We all know or have watched the evasive techniques an octopus uses to distract predators. It has an ink sac located right below the digestive gland. This gland is connected to a sac that secretes an ink-like chemical. This sac is also located very close to the funnel of an octopus. Hence, the accumulated ink can be shot and sprayed outside in the water when an octopus feels threatened. Before shooting this ink, it mixes with the mucus to produce a thick curtain of darkness. The predator loses its sight of the prey and the octopus gets a few seconds to escape or seek to resort to any safe place. When cultured, the ink is found to be melanin, the common pigment found in our hair and skin. Only the Cirrate octopus does not have an ink sac.
Reproduction of Octopuses
The reproduction process in octopuses is a little different from that of the conventional methods. The male octopus introduces the gamete arm (generally the 3rd arm from the right) into the mantle cavity of a female octopus. The sperms are then deposited into the mantle where the oviduct lies. The union between the ova and sperms results in the formation of embryos. The female octopus stops movement and even eats to take care of the matured eggs. It takes almost 40 days to prepare the eggs inside the mantle cavity of a female octopus.

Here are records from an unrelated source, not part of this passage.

### src/rtl/ifm_pingpong_ctrl.sv
// ifm_pingpong_ctrl
// Sequencing controller for a double-buffered IFM bank pair between two
// layers. The producer streams a full feature map into the write bank while
// the consumer reads the other bank. Once the write bank is full and the
// consumer has released the read bank, the banks swap and the next layer
// gets a start pulse. Pixel data never passes through this block; it only
// supplies the write strobe, the write address and the bank select.
module ifm_pingpong_ctrl #(
   parameter int IFM_SIZE         = 14,
   parameter int ADDRESS_SIZE_IFM = $clog2(IFM_SIZE * IFM_SIZE)
) (
   input  logic                        clk,
   input  logic                        reset,
   input  logic                        prev_valid,
   output logic                        prev_ready,
   output logic                        ifm_enable_write_previous,
   output logic [ADDRESS_SIZE_IFM-1:0] ifm_address_write_previous,
   output logic                        ifm_sel,
   output logic                        next_start,
   input  logic                        next_done,
   output logic                        read_bank_valid,
   output logic                        overflow_err,
   output logic                        underflow_err
);

   // Words per bank and the address of the final word of a map.
   localparam int                        N        = IFM_SIZE * IFM_SIZE;
   localparam logic [ADDRESS_SIZE_IFM-1:0] LAST_ADDR = ADDRESS_SIZE_IFM'(N - 1);

   // Write side: filling the write bank, or holding a complete map that is
   // waiting for the read side to be released.
   typedef enum logic {
      WR_FILL = 1'b0,
      WR_FULL = 1'b1
   } wr_state_e;

   // Read side: no unreleased map, or the consumer is working on one.
   typedef enum logic {
      RD_IDLE = 1'b0,
      RD_BUSY = 1'b1
   } rd_state_e;

   wr_state_e                   wr_state_q, wr_state_d;
   rd_state_e                   rd_state_q, rd_state_d;
   logic [ADDRESS_SIZE_IFM-1:0] wr_cnt_q,   wr_cnt_d;
   logic                        sel_q,      sel_d;
   logic                        start_q,    start_d;
   logic                        ovf_q,      ovf_d;
   logic                        unf_q,      unf_d;

   logic accept;
   logic swap;

   // Handshake and swap decisions come from registered state only, so
   // next_done can never reach prev_ready or the write strobe combinationally.
   always_comb begin
      accept = 1'b0;
      swap   = 1'b0;
      swap   = (wr_state_q == WR_FULL) && (rd_state_q == RD_IDLE);
      accept = prev_valid && (wr_state_q == WR_FILL);
   end

   // Write FSM next state and write counter; the counter wraps to 0 on the
   // last word of a map and is held at 0 while the bank is full.
   always_comb begin
      wr_state_d = wr_state_q;
      wr_cnt_d   = wr_cnt_q;
      unique case (wr_state_q)
         WR_FILL: begin
            if (accept) begin
               if (wr_cnt_q == LAST_ADDR) begin
                  wr_cnt_d   = '0;
                  wr_state_d = WR_FULL;
               end else begin
                  wr_cnt_d = wr_cnt_q + 1'b1;
               end
            end
         end
         WR_FULL: begin
            wr_cnt_d = '0;
            if (swap) begin
               wr_state_d = WR_FILL;
            end
         end
         default: begin
            wr_state_d = WR_FILL;
            wr_cnt_d   = '0;
         end
      endcase
   end

   // Read FSM next state. A done in the idle state has nothing to release,
   // so it is dropped here and only recorded as an underflow below.
   always_comb begin
      rd_state_d = rd_state_q;
      unique case (rd_state_q)
         RD_IDLE: begin
            if (swap) begin
               rd_state_d = RD_BUSY;
            end
         end
         RD_BUSY: begin
            if (next_done) begin
               rd_state_d = RD_IDLE;
            end
         end
         default: begin
            rd_state_d = RD_IDLE;
         end
      endcase
   end

   // Bank select, start pulse and sticky error flags.
   always_comb begin
      sel_d   = sel_q;
      start_d = 1'b0;
      ovf_d   = ovf_q;
      unf_d   = unf_q;
      if (swap) begin
         sel_d   = ~sel_q;
         start_d = 1'b1;
      end
      if (prev_valid && (wr_state_q != WR_FILL)) begin
         ovf_d = 1'b1;
      end
      if (next_done && (rd_state_q == RD_IDLE)) begin
         unf_d = 1'b1;
      end
   end

   // State registers; reset throws away all bookkeeping (bank contents are
   // left as they are and become meaningless).
   always_ff @(posedge clk) begin
      if (reset) begin
         wr_state_q <= WR_FILL;
         rd_state_q <= RD_IDLE;
         wr_cnt_q   <= '0;
         sel_q      <= 1'b0;
         start_q    <= 1'b0;
         ovf_q      <= 1'b0;
         unf_q      <= 1'b0;
      end else begin
         wr_state_q <= wr_state_d;
         rd_state_q <= rd_state_d;
         wr_cnt_q   <= wr_cnt_d;
         sel_q      <= sel_d;
         start_q    <= start_d;
         ovf_q      <= ovf_d;
         unf_q      <= unf_d;
      end
   end

   // The counter addresses a single bank and must stay inside it.
   always_ff @(posedge clk) begin
      if (!reset) begin
         assert (wr_cnt_q <= LAST_ADDR)
            else $error("write counter outside bank");
      end
   end

   // Output mapping.
   always_comb begin
      prev_ready                 = (wr_state_q == WR_FILL);
      ifm_enable_write_previous  = accept;
      ifm_address_write_previous = wr_cnt_q;
      ifm_sel                    = sel_q;
      next_start                 = start_q;
      read_bank_valid            = (rd_state_q == RD_BUSY);
      overflow_err               = ovf_q;
      underflow_err              = unf_q;
   end

endmodule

Nearly 400,000 eggs laid by a female octopus. She shows immense care and obsession to guard these eggs until they hatch. An interesting fact is that once the eggs hatch, the female octopus dies. After a few months also, the male octopus goes through the same fate and dies a natural death.
The babies of an octopus are called larvae. When they hatch, they drift apart and eat the larvae of other animals under the plankton clouds. Not all larvae survive only a small percentage of all the eggs survive and mature to become an adult. As per the octopus classification, the number of eggs varies.